Simply put, risk management is a two-step process – determining what risks exist in an investment and then handling those risks in a way best-suited to your investment objectives. Risk management occurs everywhere in the financial world. It occurs when an investor buys low-risk government bonds over more risky corporate debt, when a fund manager hedges their currency exposure with currency derivatives and when a bank performs a credit check on an individual before issuing them a personal line of credit.
Risk profile defined; An evaluation of an individual or organization’s willingness to take risks, as well as the threats to which an organization is exposed. A risk profile identifies:
1. The acceptable level of risk an individual or corporation is prepared to accept. A corporation’s risk profile attempts to determine how the corporation’s willingness to take risk (or aversion to risk) will affect its overall decision-making strategy.
2. The risks and threats faced by an organization. The risk profile may include the probability of resulting negative effects, and an outline of the potential costs and level of disruption for each risk.

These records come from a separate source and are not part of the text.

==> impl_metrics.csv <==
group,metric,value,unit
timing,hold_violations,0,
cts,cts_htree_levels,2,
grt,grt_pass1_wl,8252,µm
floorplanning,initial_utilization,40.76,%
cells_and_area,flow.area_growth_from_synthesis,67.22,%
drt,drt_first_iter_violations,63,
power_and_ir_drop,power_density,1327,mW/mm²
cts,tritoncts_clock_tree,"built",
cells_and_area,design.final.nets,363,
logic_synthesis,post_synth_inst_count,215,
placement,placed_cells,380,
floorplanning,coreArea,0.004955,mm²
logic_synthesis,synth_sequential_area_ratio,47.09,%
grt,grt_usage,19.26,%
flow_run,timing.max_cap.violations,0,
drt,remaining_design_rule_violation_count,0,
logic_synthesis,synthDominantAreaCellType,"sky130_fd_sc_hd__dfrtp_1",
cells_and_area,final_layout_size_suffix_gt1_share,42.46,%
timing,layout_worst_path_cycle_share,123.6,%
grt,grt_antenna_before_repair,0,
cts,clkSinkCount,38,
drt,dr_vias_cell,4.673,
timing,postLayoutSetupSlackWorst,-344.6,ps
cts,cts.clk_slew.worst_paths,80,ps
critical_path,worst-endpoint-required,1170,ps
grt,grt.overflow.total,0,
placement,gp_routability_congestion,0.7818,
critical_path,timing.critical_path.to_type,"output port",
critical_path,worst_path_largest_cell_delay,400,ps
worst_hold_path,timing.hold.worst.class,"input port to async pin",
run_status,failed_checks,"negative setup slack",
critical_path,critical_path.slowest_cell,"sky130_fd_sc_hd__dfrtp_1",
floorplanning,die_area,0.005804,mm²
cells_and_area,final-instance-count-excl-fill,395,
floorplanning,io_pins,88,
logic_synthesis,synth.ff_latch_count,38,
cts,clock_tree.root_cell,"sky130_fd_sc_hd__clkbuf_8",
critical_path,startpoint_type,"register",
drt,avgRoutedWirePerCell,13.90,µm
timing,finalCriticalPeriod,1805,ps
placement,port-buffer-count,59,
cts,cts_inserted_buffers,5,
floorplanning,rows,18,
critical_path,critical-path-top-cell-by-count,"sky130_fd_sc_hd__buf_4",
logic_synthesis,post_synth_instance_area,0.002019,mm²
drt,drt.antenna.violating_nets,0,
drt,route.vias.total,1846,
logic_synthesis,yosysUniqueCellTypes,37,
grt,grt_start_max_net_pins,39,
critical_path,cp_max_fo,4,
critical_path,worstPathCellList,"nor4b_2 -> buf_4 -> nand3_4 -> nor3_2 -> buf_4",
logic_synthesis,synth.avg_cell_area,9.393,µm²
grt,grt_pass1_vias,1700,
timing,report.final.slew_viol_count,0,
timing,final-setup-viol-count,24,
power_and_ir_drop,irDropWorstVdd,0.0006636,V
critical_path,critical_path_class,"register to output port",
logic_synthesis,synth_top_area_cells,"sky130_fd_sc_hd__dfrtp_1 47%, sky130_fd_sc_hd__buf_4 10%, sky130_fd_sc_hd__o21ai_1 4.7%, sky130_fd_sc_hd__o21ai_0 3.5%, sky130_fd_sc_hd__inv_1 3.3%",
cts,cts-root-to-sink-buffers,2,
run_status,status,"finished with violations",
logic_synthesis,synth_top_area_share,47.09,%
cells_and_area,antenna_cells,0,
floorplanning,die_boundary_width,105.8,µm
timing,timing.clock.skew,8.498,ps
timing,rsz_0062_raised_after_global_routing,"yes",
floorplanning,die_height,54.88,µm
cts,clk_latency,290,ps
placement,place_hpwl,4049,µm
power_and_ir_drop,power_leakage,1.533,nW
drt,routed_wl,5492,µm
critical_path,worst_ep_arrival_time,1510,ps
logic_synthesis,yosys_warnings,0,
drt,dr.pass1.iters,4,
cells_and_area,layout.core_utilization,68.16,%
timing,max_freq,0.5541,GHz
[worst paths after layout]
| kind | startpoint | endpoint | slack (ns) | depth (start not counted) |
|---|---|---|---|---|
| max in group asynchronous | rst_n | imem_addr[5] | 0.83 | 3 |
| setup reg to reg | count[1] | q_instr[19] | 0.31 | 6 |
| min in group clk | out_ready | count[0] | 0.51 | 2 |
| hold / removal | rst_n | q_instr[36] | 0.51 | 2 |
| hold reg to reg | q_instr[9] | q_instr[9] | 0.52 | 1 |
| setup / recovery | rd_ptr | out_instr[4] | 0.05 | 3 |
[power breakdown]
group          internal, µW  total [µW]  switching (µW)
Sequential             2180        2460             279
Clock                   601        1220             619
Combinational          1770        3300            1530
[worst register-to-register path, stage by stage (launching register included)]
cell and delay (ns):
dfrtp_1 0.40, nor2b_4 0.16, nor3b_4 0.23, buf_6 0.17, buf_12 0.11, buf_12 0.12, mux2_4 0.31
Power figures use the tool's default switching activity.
`config.mk`:
```
export PLATFORM = sky130hd
export DESIGN_NAME = parl_add_tree_acc
export DESIGN_NICKNAME = d
export VERILOG_FILES = /design/src/rtl/parl_add_pkg.sv /design/src/rtl/parl_add_stage.sv /design/src/rtl/parl_add_tree_acc.sv
export SDC_FILE = /design/constraint.sdc
export NUM_CORES = 1
export LEC_CHECK = 0
export ABC_AREA = 1
export ABC_CLOCK_PERIOD_IN_PS = 2880
export BUFFER_PORTS_ARGS = -buffer_cell sky130_fd_sc_hd__buf_2
export CAP_MARGIN = 20
export CORE_UTILIZATION = 30
export CTS_CLUSTER_SIZE = 14
export DETAILED_ROUTE_END_ITERATION = 8
export GPL_ROUTABILITY_DRIVEN = 0
export PLACE_DENSITY_LB_ADDON = 0.12
export SLEW_MARGIN = 25
export SYNTH_ARGS = -nofsm -noshare
export SYNTH_HDL_FRONTEND = slang
export SYNTH_SLANG_ARGS = --single-unit
```
`constraint.sdc`:
```
create_clock -name parl_add_tree_clk -period 2.88 [get_ports parl_add_tree_clk]
set_input_delay 0.576 -clock parl_add_tree_clk [delete_from_list [all_inputs] [get_ports parl_add_tree_clk]]
set_output_delay 0.576 -clock parl_add_tree_clk [all_outputs]
set_load 0.02 [all_outputs]
```
`src/rtl/parl_add_pkg.sv`:
```
// Shared definitions for the pipelined adder tree and vector accumulator.
package parl_add_pkg;

    // Width of the scratch vector used by the saturation-limit helpers.
    localparam int unsigned SAT_W = 128;

    typedef enum logic {
        IDLE  = 1'b0,
        ACCUM = 1'b1
    } acc_state_e;

    // Number of tree levels: ceil(log2(n)).
    function automatic int unsigned stage_count(input int unsigned n);
        int unsigned d;
        d = 0;
        while ((64'd1 << d) < 64'(n)) d = d + 1;
        return d;
    endfunction

    // Operand count after zero-padding up to a power of two.
    function automatic int unsigned padded_count(input int unsigned n);
        return 32'd1 << stage_count(n);
    endfunction

    // Largest representable value of a width/signedness, in the low bits.
    function automatic logic [SAT_W-1:0] sat_max(input int unsigned width, input bit is_signed);
        logic [SAT_W-1:0] r;
        r = '0;
        for (int unsigned i = 0; i < width; i++) r[i] = 1'b1;
        if (is_signed) r[width-1] = 1'b0;
        return r;
    endfunction

    // Smallest representable value of a width/signedness, in the low bits.
    function automatic logic [SAT_W-1:0] sat_min(input int unsigned width, input bit is_signed);
        logic [SAT_W-1:0] r;
        r = '0;
        if (is_signed) r[width-1] = 1'b1;
        return r;
    endfunction

endpackage

```
`src/rtl/parl_add_stage.sv`:
```
// One registered adder-tree level: sums adjacent operand pairs, carries
// valid and the vector-last tag alongside the data.
module parl_add_stage #(
    parameter  int unsigned IN_COUNT  = 2,
    parameter  int unsigned WIDTH     = 8,
    localparam int unsigned OUT_COUNT = IN_COUNT / 2
) (
    input  logic                       clk,
    input  logic                       rst_n,
    input  logic                       in_valid,
    input  logic                       in_last,
    input  logic [IN_COUNT*WIDTH-1:0]  in_data,
    output logic                       out_valid,
    output logic                       out_last,
    output logic [OUT_COUNT*WIDTH-1:0] out_data
);

    logic                       valid_q, valid_d;
    logic                       last_q,  last_d;
    logic [OUT_COUNT*WIDTH-1:0] data_q,  data_d;

    // Pairwise sums; data and last only load on a valid beat.
    always_comb begin
        valid_d = in_valid;
        last_d  = last_q;
        data_d  = data_q;
        if (in_valid) begin
            last_d = in_last;
            for (int unsigned j = 0; j < OUT_COUNT; j++) begin
                data_d[j*WIDTH +: WIDTH] = in_data[(2*j)*WIDTH +: WIDTH]
                                         + in_data[(2*j+1)*WIDTH +: WIDTH];
            end
        end
    end

    // Level register.
    always_ff @(posedge clk or negedge rst_n) begin
        if (!rst_n) begin
            valid_q <= 1'b0;
            last_q  <= 1'b0;
            data_q  <= '0;
        end else begin
            valid_q <= valid_d;
            last_q  <= last_d;
            data_q  <= data_d;
        end
    end

    assign out_valid = valid_q;
    assign out_last  = last_q;
    assign out_data  = data_q;

endmodule

```
`src/rtl/parl_add_tree_acc.sv`:
```
// Pipelined N-input adder tree followed by a per-vector accumulator that
// emits one sum, sticky overflow flag and beat count per last-delimited vector.
module parl_add_tree_acc
    import parl_add_pkg::*;
#(
    parameter  int unsigned OPERAND_WIDTH = 18,
    parameter  int unsigned NUM_INPUTS    = 8,
    parameter  bit          SIGNED        = 1'b1,
    parameter  int unsigned ACC_EXTRA     = 8,
    parameter  bit          SATURATE      = 1'b1,
    parameter  int unsigned CNT_WIDTH     = 8,
    localparam int unsigned D             = stage_count(NUM_INPUTS),
    localparam int unsigned PAD           = padded_count(NUM_INPUTS),
    localparam int unsigned TREE_WIDTH    = OPERAND_WIDTH + D,
    localparam int unsigned ACC_WIDTH     = TREE_WIDTH + ACC_EXTRA
) (
    input  logic                                parl_add_tree_clk,
    input  logic                                parl_add_tree_rst_b,
    input  logic                                in_valid_i,
    input  logic                                in_last_i,
    input  logic [NUM_INPUTS*OPERAND_WIDTH-1:0] in_data_i,
    output logic                                out_valid_o,
    output logic [ACC_WIDTH-1:0]                out_sum_o,
    output logic                                out_ovf_o,
    output logic [CNT_WIDTH-1:0]                out_beats_o
);

    localparam logic [ACC_WIDTH-1:0] ACC_MAX = ACC_WIDTH'(sat_max(ACC_WIDTH, SIGNED));
    localparam logic [ACC_WIDTH-1:0] ACC_MIN = ACC_WIDTH'(sat_min(ACC_WIDTH, SIGNED));

    logic [PAD*TREE_WIDTH-1:0] lvl0_data;
    logic [OPERAND_WIDTH-1:0]  op;

    // Extend each operand to the tree width; pad slots stay zero.
    always_comb begin
        lvl0_data = '0;
        op        = '0;
        for (int unsigned k = 0; k < NUM_INPUTS; k++) begin
            op = in_data_i[k*OPERAND_WIDTH +: OPERAND_WIDTH];
            lvl0_data[k*TREE_WIDTH +: TREE_WIDTH] = {{D{SIGNED & op[OPERAND_WIDTH-1]}}, op};
        end
    end

    genvar l;
    generate
        for (l = 0; l < D; l++) begin : g_lvl
            localparam int unsigned IN_CNT = PAD >> l;
            logic [(IN_CNT/2)*TREE_WIDTH-1:0] data;
            logic                             valid;
            logic                             last;
            if (l == 0) begin : g_first
                parl_add_stage #(.IN_COUNT(IN_CNT), .WIDTH(TREE_WIDTH)) u_stage (
                    .clk       (parl_add_tree_clk),
                    .rst_n     (parl_add_tree_rst_b),
                    .in_valid  (in_valid_i),
                    .in_last   (in_last_i),
                    .in_data   (lvl0_data),
                    .out_valid (valid),
                    .out_last  (last),
                    .out_data  (data)
                );
            end else begin : g_next
                parl_add_stage #(.IN_COUNT(IN_CNT), .WIDTH(TREE_WIDTH)) u_stage (
                    .clk       (parl_add_tree_clk),
                    .rst_n     (parl_add_tree_rst_b),
                    .in_valid  (g_lvl[l-1].valid),
                    .in_last   (g_lvl[l-1].last),
                    .in_data   (g_lvl[l-1].data),
                    .out_valid (valid),
                    .out_last  (last),
                    .out_data  (data)
                );
            end
        end
    endgenerate

    logic [TREE_WIDTH-1:0] tree_sum;
    logic                  tree_valid;
    logic                  tree_last;

    assign tree_sum   = g_lvl[D-1].data;
    assign tree_valid = g_lvl[D-1].valid;
    assign tree_last  = g_lvl[D-1].last;

    acc_state_e           state_q, state_d;
    logic [ACC_WIDTH-1:0] acc_q, acc_d;
    logic [CNT_WIDTH-1:0] cnt_q, cnt_d;
    logic                 ovf_q, ovf_d;
    logic                 out_valid_q, out_valid_d;
    logic [ACC_WIDTH-1:0] out_sum_q, out_sum_d;
    logic                 out_ovf_q, out_ovf_d;
    logic [CNT_WIDTH-1:0] out_beats_q, out_beats_d;

    logic                 first;
    logic [ACC_WIDTH:0]   sum_x, base_x, res;
    logic                 ovf_now, ovf_new;
    logic [ACC_WIDTH-1:0] acc_new;
    logic [CNT_WIDTH-1:0] cnt_new;

    // Accumulate tree sums; the extra top bit of res exposes carry/sign for overflow.
    always_comb begin
        first   = (state_q == IDLE);
        sum_x   = {{(ACC_EXTRA + 1){SIGNED & tree_sum[TREE_WIDTH-1]}}, tree_sum};
        base_x  = first ? '0 : {SIGNED & acc_q[ACC_WIDTH-1], acc_q};
        res     = base_x + sum_x;
        ovf_now = SIGNED ? (res[ACC_WIDTH] ^ res[ACC_WIDTH-1]) : res[ACC_WIDTH];
        if (!ovf_now || !SATURATE) acc_new = res[ACC_WIDTH-1:0];
        else if (SIGNED && res[ACC_WIDTH]) acc_new = ACC_MIN;
        else acc_new = ACC_MAX;
        ovf_new = ovf_now | (!first & ovf_q);
        if (first) cnt_new = CNT_WIDTH'(1);
        else if (&cnt_q) cnt_new = cnt_q;
        else cnt_new = cnt_q + CNT_WIDTH'(1);

        state_d     = state_q;
        acc_d       = acc_q;
        cnt_d       = cnt_q;
        ovf_d       = ovf_q;
        out_valid_d = 1'b0;
        out_sum_d   = out_sum_q;
        out_ovf_d   = out_ovf_q;
        out_beats_d = out_beats_q;

        if (tree_valid) begin
            if (tree_last) begin
                state_d     = IDLE;
                acc_d       = '0;
                cnt_d       = '0;
                ovf_d       = 1'b0;
                out_valid_d = 1'b1;
                out_sum_d   = acc_new;
                out_ovf_d   = ovf_new;
                out_beats_d = cnt_new;
            end else begin
                state_d = ACCUM;
                acc_d   = acc_new;
                cnt_d   = cnt_new;
                ovf_d   = ovf_new;
            end
        end
    end

    // Accumulator, FSM and output registers.
    always_ff @(posedge parl_add_tree_clk or negedge parl_add_tree_rst_b) begin
        if (!parl_add_tree_rst_b) begin
            state_q     <= IDLE;
            acc_q       <= '0;
            cnt_q       <= '0;
            ovf_q       <= 1'b0;
            out_valid_q <= 1'b0;
            out_sum_q   <= '0;
            out_ovf_q   <= 1'b0;
            out_beats_q <= '0;
        end else begin
            state_q     <= state_d;
            acc_q       <= acc_d;
            cnt_q       <= cnt_d;
            ovf_q       <= ovf_d;
            out_valid_q <= out_valid_d;
            out_sum_q   <= out_sum_d;
            out_ovf_q   <= out_ovf_d;
            out_beats_q <= out_beats_d;
        end
    end

    assign out_valid_o = out_valid_q;
    assign out_sum_o   = out_sum_q;
    assign out_ovf_o   = out_ovf_q;
    assign out_beats_o = out_beats_q;

endmodule

```
==> impl_metrics.toml <==
[run_status]
status = "finished, final reports clean"

[global_route]
grt_overflow = 0
grt_max_degree = 88
grt_pass1_wl_um = 82030
track_usage_pct = 17.33
antenna_found_initial = 0
first_global_vias = 16011

[clocking]
clk_latency_ns = 0.56
htreeDepth = 1
cts_tree = "done"
clkSinkCount = 223
clk_pin_slew_ns = 0.06
clockRootBuffer = "clkbuf_16"
numCtsBuffers = 27
cts_buffer_depth = 3

[hold_path]
min_to = "g_lvl[0].g_first.u_stage.out_last"
hold_path_class = "in -> reg"
min_path_cells = 3
hp-start = "in_last_i"

[power_and_ir_drop]
vdd_drop_max_v = 0.0006077
pwr-share-clk_pct = 18.3
switching_share_pct = 46.20
intPower_mw = 11.13
p_per_area_nw_per_um2 = 1005
leakage_nw = 10.40
power.switching_mw = 9.555
pwr-share-seq_pct = 24.3
combPwrFrac_pct = 57.3

[synth]
yosysSeqAreaShare_pct = 32.50
synth_area_um2 = 17170
synth_edf_count = 0
synth_seq_cells = 223
synth_ff_type = "dfrtp_1"
synth_cells = 2427
yosysWarnings = 0
syn_area_per_cell_um2 = 7.075
ys_types = 38
syn-num-nets = 2743
async_flop_share_pct = 100.0

[floorplanning]
initial_core_util_pct = 30.39
io_pins = 187
dieArea_um2 = 58200
core-area_um2 = 56500
dieHeight_um = 241.2
fp-row-count = 87
die_width_um = 241.2

[setup_path]
crit_type = "reg -> reg"
endpoint_kind = "flip-flop"
critPathMostFrequentCell = "nand2_1"
r2r_slack_ns = 0.18
slowest_stage = "dfrtp_2"
arrival_ns = 3.15
cp.required_ns = 3.33
worstReg2RegEnd = "out_ovf_o"
r2r-start = "state_q"
r2r_cells = 19
worstSetupStartpointType = "flip-flop"
worst_path_largest_cell_delay_ns = 0.49
path_max_fanout = 12
path_cells = "clkbuf_16, nand2_1, inv_1, ha_1, or2_1, nand3b_1, nand2_2, nand2_1, nand2_2, nand2_2, nand2_2, nand2_1, nand2_4, nand2_4, buf_12, buf_12, nand3_1, nand2_1, nand2_1"

[sta]
fmax_mhz = 370.7
fin_crit_sh_pct = 93.66
worst_pin_slew_ns = 0.7667
slew_viol_final = 0
finalSetupViolCount = 0
max_slew_margin_pct = 48.83
hold_slack_ns = 0.2856
clock_skew_ns = 0.01099
final-hold-violation-count = 0
finalCriticalPeriod_ns = 2.697

[drt]
first_iter_violations = 704
final_antenna_net_count = 0
detailedRoute.firstPassIterationCount = 5
drc = 0
viasPerCell = 4.800
wl_per_cell_um = 14.91
via_count = 16331
wl_um = 50730

[job]
max_cap_violations = 0

[placement]
io_buffers = 186
hpwl_um = 40380
placed_cell_area_um2 = 19180

[final_layout]
nFillCells = 6129
seq_area_um2 = 5582
area_growth_pct = 19.89
fin_area_um2 = 20590
drive_gt1_share_pct = 13.61
multiInputGateArea_um2 = 10850
diodes = 0
finalNetCount = 2941
## per-stage QoR
step           util, %  cells  setup TNS (ns)  total power, mW  worst slack [ns]
6_report         36.44   3402               0            20.68            0.1826
2_1_floorplan        -   2427               0            12.76            0.2588
5_1_grt          36.44   3402        -0.08906            22.66          -0.02207
4_1_cts          35.72   3397               0            20.06           0.03077
3_3_place_gp     33.94   3346               0            16.09           0.07694
3_5_place_dp     33.94   3346               0            16.13           0.04056
## worst max-delay path by stage
stage | end | slack (ns) | from | cells past startpoint
finish | out_ovf_o | 0.18 | state_q | 19
global route | out_ovf_o | -0.02 | state_q | 19
CTS | out_sum_o[25] | 0.03 | state_q | 16
detailed placement | out_sum_o[25] | 0.04 | state_q | 16
global placement | out_ovf_o | 0.08 | state_q | 18
floorplan | acc_q[19] | 0.26 | state_q | 20
## kinds of logic (layout without fill, tap and decap cells)
group	Yosys count	after routing	share of synthesized area, %
AND/OR/NAND/NOR	1179	1179	28.00
AO/OA/AOI/OAI	495	495	16.05
buffers and inverters	268	487	6.062
flip-flops	223	223	32.50
adder cells (fa/ha/maj)	168	168	12.59
XOR/XNOR	94	94	4.795
## cells in the final DEF, fill, tap and decap left out, types with 4 or more instances in the layout
cell type	n
nor2_2	9
a31oi_1	42
o21ai_0	190
or2_2	19
clkinv_2	5
xor2_1	41
ha_2	7
inv_1	207
buf_2	185
ha_4	12
o21ai_1	6
nand2_1	759
nand4_1	34
a21oi_2	12
nand3_1	98
nand3b_1	5
o31ai_1	5
clkbuf_8	4
nor4_1	15
buf_4	25
and2_1	5
nor2_1	185
fa_1	7
o21bai_1	30
nand2_2	19
nor3_1	23
o211ai_1	5
a21o_1	25
clkbuf_16	31
o21a_1	8
a21oi_1	153
ha_1	141
buf_12	9
o22ai_1	8
xnor2_1	53
bufinv_16	6
dfrtp_1	222
## cells in the mapped netlist, types with 4 or more instances
cell      count  area (µm²)
nor2_1      194       728.2
clkbuf_1     45       168.9
o31ai_1       5       37.54
o21ai_1       4       20.02
a21oi_1     165       825.8
or2_2        19       118.9
o21ai_0     192       960.9
a31oi_1      42       262.8
xnor2_1      53       464.2
nor4_1       15       93.84
xor2_1       41       359.1
nand2_2       7       43.79
buf_6         4       45.04
o22ai_1       8       50.05
fa_1          8       160.2
nand4_1      34       212.7
nand2_1     773        2902
o21bai_1     30       225.2
buf_2         4       20.02
a21o_1       25       187.7
and2_1        5       31.28
o211ai_1      5       37.54
ha_1        160        2002
nand3_1      99       495.5
nor3_1       24       120.1
nand3b_1      5       37.54
inv_1       209       784.5
o21a_1        8       60.06
dfrtp_1     223        5580
## flip-flops by register name, summed over array words and instances, names as in the netlist, 2 cells and up
signal / cells
acc_q: 29
g_lvl.g_next.u_stage.out_last: 2
out_sum_o: 29
cnt_q: 8
g_lvl.g_next.u_stage.out_data: 63
out_beats_o: 8
g_lvl.g_first.u_stage.out_data: 76
g_lvl.g_next.u_stage.out_valid: 2
## metal layers
layer / wire [µm] / part of all wire [%] / GRT usage [%] / vias up
met5: 0 / 0 / 0 / -
met4: 878 / 1.7 / 3.721 / 0
met3: 1395 / 2.7 / 1.265 / 49
met2: 24100 / 48 / 30.02 / 309
met1: 24360 / 48 / 23.51 / 7470
li1: - / - / - / 8503
## cell type report
cell class | count | share of cell area [%]
inverter | 212 | 3.865
sequential | 223 | 27.11
timing repair buffer | 225 | 6.892
tap | 756 | 4.595
clock buffer | 33 | 3.586
multi-input combinational | 1936 | 52.72
clock inverter | 17 | 1.234
## worst max-delay path: cells and delay by family (launching register included)
family	cells	cell delay [ns]
and+or+nand+nor	14	1.29
adders and majority gates	1	0.31
buffers and inverters	4	0.51
DFF	1	0.49
## power by group through the flow
stage	Clock, mW	Combinational [mW]	Sequential, mW
2_1_floorplan	0	7.80	4.96
3_3_place_gp	0	11.0	5.05
3_5_place_dp	0	11.1	5.04
4_1_cts	3.90	11.1	5.01
5_1_grt	4.03	13.5	5.18
6_report	3.79	11.9	5.04
## what timing repair did
item,CTS,global route
gates resized for setup,0,67
buffers inserted,0,1
endpoints found under the hold margin,52,0
setup endpoints to repair,0,58
hold buffers,1,0
No activity file was read; power rests on OpenSTA's default activity.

In general, the greater the risk associated with any investment, the greater the return required. Either risk profile – whether used to describe the willingness to accept risk or an evaluation of the risks to which an entity is exposed – can be expressed in graphical form. Risk is often measured in terms of risk probability – the likelihood that a risk will occur and risk impact – a measure of the consequences (such as project costs and schedule) if the risk occurs. Investors, for example, can evaluate the risk to which a portfolio is exposed and make buy and sell decisions based on this risk and their willingness to accept risk.